### Records supplied
------------------------------

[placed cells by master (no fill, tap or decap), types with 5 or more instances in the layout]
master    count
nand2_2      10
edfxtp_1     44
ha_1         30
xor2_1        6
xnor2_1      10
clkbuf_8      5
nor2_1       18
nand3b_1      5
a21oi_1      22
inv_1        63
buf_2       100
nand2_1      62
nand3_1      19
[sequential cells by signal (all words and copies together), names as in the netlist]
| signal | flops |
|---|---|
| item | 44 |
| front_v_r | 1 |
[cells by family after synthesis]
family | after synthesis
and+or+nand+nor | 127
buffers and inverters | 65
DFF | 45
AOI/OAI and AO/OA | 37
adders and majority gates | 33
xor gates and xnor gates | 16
--- config.mk ---
export PLATFORM = sky130hd
export DESIGN_NAME = utf8_to_utf16_strict_decoder
export DESIGN_NICKNAME = d
export VERILOG_FILES = /design/src/rtl/u8u16_pkg.sv /design/src/rtl/u8u16_core.sv /design/src/rtl/utf8_to_utf16_strict_decoder.sv
export SDC_FILE = /design/constraint.sdc
export NUM_CORES = 1
export LEC_CHECK = 0
export BUFFER_PORTS_ARGS = -buffer_cell sky130_fd_sc_hd__buf_2
export CAP_MARGIN = 30
export CORE_MARGIN = 1.5
export CORE_UTILIZATION = 40
export DETAILED_ROUTE_END_ITERATION = 10
export HOLD_SLACK_MARGIN = 0.15
export PLACE_DENSITY = 0.6
export SETUP_SLACK_MARGIN = 0.5
export SLEW_MARGIN = 20
export SYNTH_ARGS = -nofsm -noshare
export SYNTH_HDL_FRONTEND = slang
export SYNTH_SLANG_ARGS = --single-unit
--- constraint.sdc ---
create_clock -name clk -period 6 [get_ports clk]
set_input_delay 0.3 -clock clk [delete_from_list [all_inputs] [get_ports clk]]
set_output_delay 0.3 -clock clk [all_outputs]
set_load 0.01 [all_outputs]
--- src/rtl/u8u16_pkg.sv ---
`timescale 1ns / 1ps
package u8u16_pkg;

	// Decoder phase
	typedef enum logic [1:0] {
		PH_IDLE = 2'd0,
		PH_ONE  = 2'd1,
		PH_TWO  = 2'd2,
		PH_DROP = 2'd3
	} phase_t;

	// Result kind codes
	localparam logic [1:0] KIND_UNIT   = 2'd0;
	localparam logic [1:0] KIND_TERM   = 2'd1;
	localparam logic [1:0] KIND_REJECT = 2'd2;

	localparam logic [15:0] CAP_RESET = 16'hFFFF;

	// One step's result word
	typedef struct packed {
		logic        valid;
		logic [15:0] code_unit;
		logic [1:0]  kind;
		logic [15:0] word_total;
		logic        last;
	} step_res_t;

endpackage

--- src/rtl/u8u16_core.sv ---
`timescale 1ns / 1ps
module u8u16_core (
	input  logic                   clk,
	input  logic                   arst_n,
	input  logic                   step_en,
	input  logic [7:0]             in_byte,
	input  logic [15:0]            word_capacity,
	output u8u16_pkg::step_res_t   res
);

	u8u16_pkg::phase_t phase_q, phase_n;
	logic [9:0]  pp_q, pp_n;
	logic        n3_q, n3_n;
	logic [15:0] wd_q, wd_n;

	logic        cont;
	logic [5:0]  low6;
	logic [15:0] cp3;
	logic [16:0] wd_p1;
	logic [16:0] cap17;
	logic        rej, unit, term;
	logic [15:0] unit_cp;

	assign cont  = (in_byte[7:6] == 2'b10);
	assign low6  = in_byte[5:0];
	assign cp3   = {pp_q, low6};
	assign wd_p1 = {1'b0, wd_q} + 17'd1;
	assign cap17 = {1'b0, word_capacity};

	// Decode the byte against the running state
	always_comb begin
		phase_n = phase_q;
		pp_n    = pp_q;
		n3_n    = n3_q;
		wd_n    = wd_q;
		rej     = 1'b0;
		unit    = 1'b0;
		term    = 1'b0;
		unit_cp = 16'd0;
		unique case (phase_q)
			u8u16_pkg::PH_DROP: begin
				if (in_byte == 8'd0) begin
					phase_n = u8u16_pkg::PH_IDLE;
					wd_n    = 16'd0;
				end
			end
			u8u16_pkg::PH_ONE: begin
				if (!cont) begin
					rej = 1'b1;
				end else if (n3_q) begin
					// overlong form or surrogate
					if (cp3[15:11] == 5'd0 || cp3[15:11] == 5'b11011) begin
						rej = 1'b1;
					end else begin
						unit    = 1'b1;
						unit_cp = cp3;
					end
				end else begin
					unit    = 1'b1;
					unit_cp = {5'd0, pp_q[4:0], low6};
				end
			end
			u8u16_pkg::PH_TWO: begin
				if (!cont) begin
					rej = 1'b1;
				end else begin
					pp_n    = {pp_q[3:0], low6};
					phase_n = u8u16_pkg::PH_ONE;
				end
			end
			u8u16_pkg::PH_IDLE: begin
				priority if (in_byte == 8'd0) begin
					if (wd_p1 > cap17) begin
						rej = 1'b1;
					end else begin
						term = 1'b1;
						wd_n = 16'd0;
					end
				end else if (!in_byte[7]) begin
					unit    = 1'b1;
					unit_cp = {8'd0, in_byte};
				end else if (in_byte >= 8'hC2 && in_byte <= 8'hDF) begin
					pp_n    = {5'd0, in_byte[4:0]};
					n3_n    = 1'b0;
					phase_n = u8u16_pkg::PH_ONE;
				end else if (in_byte >= 8'hE0 && in_byte <= 8'hEF) begin
					pp_n    = {6'd0, in_byte[3:0]};
					n3_n    = 1'b1;
					phase_n = u8u16_pkg::PH_TWO;
				end else begin
					rej = 1'b1;
				end
			end
		endcase

		// Capacity check on a code unit
		if (unit && wd_p1 >= cap17) begin
			rej  = 1'b1;
			unit = 1'b0;
		end

		if (rej) begin
			phase_n = (in_byte == 8'd0) ? u8u16_pkg::PH_IDLE : u8u16_pkg::PH_DROP;
			pp_n    = 10'd0;
			n3_n    = 1'b0;
			wd_n    = 16'd0;
		end else if (unit) begin
			phase_n = u8u16_pkg::PH_IDLE;
			pp_n    = 10'd0;
			n3_n    = 1'b0;
			wd_n    = wd_p1[15:0];
		end
	end

	// Build the result word
	always_comb begin
		res            = '0;
		res.valid      = rej | unit | term;
		res.code_unit  = unit ? unit_cp : 16'd0;
		res.word_total = term ? wd_p1[15:0] : 16'd0;
		res.last       = rej | term;
		if (rej) begin
			res.kind = u8u16_pkg::KIND_REJECT;
		end else if (term) begin
			res.kind = u8u16_pkg::KIND_TERM;
		end else begin
			res.kind = u8u16_pkg::KIND_UNIT;
		end
	end

	// Advance the state when a word is consumed
	always_ff @(posedge clk or negedge arst_n) begin
		if (!arst_n) begin
			phase_q <= u8u16_pkg::PH_IDLE;
			pp_q    <= 10'd0;
			n3_q    <= 1'b0;
			wd_q    <= 16'd0;
		end else if (step_en) begin
			phase_q <= phase_n;
			pp_q    <= pp_n;
			n3_q    <= n3_n;
			wd_q    <= wd_n;
		end
	end

endmodule

--- src/rtl/utf8_to_utf16_strict_decoder.sv ---
`timescale 1ns / 1ps
// Strict UTF-8 to UTF-16 (BMP) string decoder.
// Input channel: in_valid/in_ready with in_byte, one UTF-8 byte per word;
// a zero byte ends the string. Output channel: out_valid/out_ready with
// code_unit, kind, word_total and last. Each byte gives zero or one result:
// a code unit (kind 0), the terminator with its word count (kind 1, last),
// or a single reject for the string (kind 2, last), after which, unless
// the zero byte itself was rejected, bytes are dropped through the next zero byte without results.
// word_capacity is set through cfg_we/cfg_wdata; write it only while idle.
// An accepted byte is held in the input register, and its result then
// in the result register. Throughput: one byte per cycle while the
// receiver takes results, set by the single decode stage between the two registers.
// When the receiver stalls, the result register holds and the input
// register keeps taking one more byte; in_ready falls only once both are
// full. Reset empties both registers, returns the decoder to awaiting a
// lead byte with a zero word count, and sets the capacity to 65535.
module utf8_to_utf16_strict_decoder (
	input  logic        clk,
	input  logic        arst_n,
	input  logic        cfg_we,
	input  logic [15:0] cfg_wdata,
	input  logic        in_valid,
	output logic        in_ready,
	input  logic [7:0]  in_byte,
	output logic        out_valid,
	input  logic        out_ready,
	output logic [15:0] code_unit,
	output logic [1:0]  kind,
	output logic [15:0] word_total,
	output logic        last
);

	logic        valid_s1;
	logic [7:0]  byte_s1;
	logic        advance;
	logic [15:0] cap_q;
	logic        out_valid_q;
	logic [15:0] code_unit_q;
	logic [1:0]  kind_q;
	logic [15:0] word_total_q;
	logic        last_q;

	u8u16_pkg::step_res_t res;

	// Consume the held byte when the result register can take its result
	assign advance  = valid_s1 && (!out_valid_q || out_ready);
	assign in_ready = !valid_s1 || advance;

	// Hold the capacity register
	always_ff @(posedge clk or negedge arst_n) begin
		if (!arst_n) begin
			cap_q <= u8u16_pkg::CAP_RESET;
		end else if (cfg_we) begin
			cap_q <= cfg_wdata;
		end
	end

	// Input register
	always_ff @(posedge clk or negedge arst_n) begin
		if (!arst_n) begin
			valid_s1 <= 1'b0;
		end else if (in_ready) begin
			valid_s1 <= in_valid;
		end
	end

	always_ff @(posedge clk) begin
		if (in_valid && in_ready) begin
			byte_s1 <= in_byte;
		end
	end

	u8u16_core u_core (
		.clk           (clk),
		.arst_n        (arst_n),
		.step_en       (advance),
		.in_byte       (byte_s1),
		.word_capacity (cap_q),
		.res           (res)
	);

	// Result register
	always_ff @(posedge clk or negedge arst_n) begin
		if (!arst_n) begin
			out_valid_q <= 1'b0;
		end else if (advance) begin
			out_valid_q <= res.valid;
		end else if (out_ready) begin
			out_valid_q <= 1'b0;
		end
	end

	always_ff @(posedge clk) begin
		if (advance && res.valid) begin
			code_unit_q  <= res.code_unit;
			kind_q       <= res.kind;
			word_total_q <= res.word_total;
			last_q       <= res.last;
		end
	end

	assign out_valid  = out_valid_q;
	assign code_unit  = code_unit_q;
	assign kind       = kind_q;
	assign word_total = word_total_q;
	assign last       = last_q;

endmodule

------------------------------

Among the lines above, find those with the string "family" and copy them.

### Completed exercise
[cells by family after synthesis]
family | after synthesis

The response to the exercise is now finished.